THE TASK: All of the entries below are to be retyped exactly.
[[ MATERIAL FOR THIS EXERCISE open ]]
==> src/rtl/mem_arbiter_if.sv <==
// One requestor port of the data-RAM arbiter: request/address/data in, grant and
// read return out. The requestor uses the master modport, the arbiter the slave.
interface mem_arbiter_if #(
   parameter int unsigned WORD_SIZE  = 20,
   parameter int unsigned ADDR_WIDTH = 16
) ();
   logic                  req;
   logic [ADDR_WIDTH-1:0] addr;
   logic [WORD_SIZE-1:0]  wdata;
   logic                  we;
   logic                  lock;
   logic                  gnt;
   logic                  rvalid;
   logic [WORD_SIZE-1:0]  rdata;

   modport master (
      output req, addr, wdata, we, lock,
      input  gnt, rvalid, rdata
   );

   modport slave (
      input  req, addr, wdata, we, lock,
      output gnt, rvalid, rdata
   );
endinterface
[[ MATERIAL FOR THIS EXERCISE closed ]]
TASK SOLUTION:
==> src/rtl/mem_arbiter_if.sv <==
// One requestor port of the data-RAM arbiter: request/address/data in, grant and
// read return out. The requestor uses the master modport, the arbiter the slave.
interface mem_arbiter_if #(
   parameter int unsigned WORD_SIZE  = 20,
   parameter int unsigned ADDR_WIDTH = 16
) ();
   logic                  req;
   logic [ADDR_WIDTH-1:0] addr;
   logic [WORD_SIZE-1:0]  wdata;
   logic                  we;
   logic                  lock;
   logic                  gnt;
   logic                  rvalid;
   logic [WORD_SIZE-1:0]  rdata;

   modport master (
      output req, addr, wdata, we, lock,
      input  gnt, rvalid, rdata
   );

   modport slave (
      input  req, addr, wdata, we, lock,
      output gnt, rvalid, rdata
   );
endinterface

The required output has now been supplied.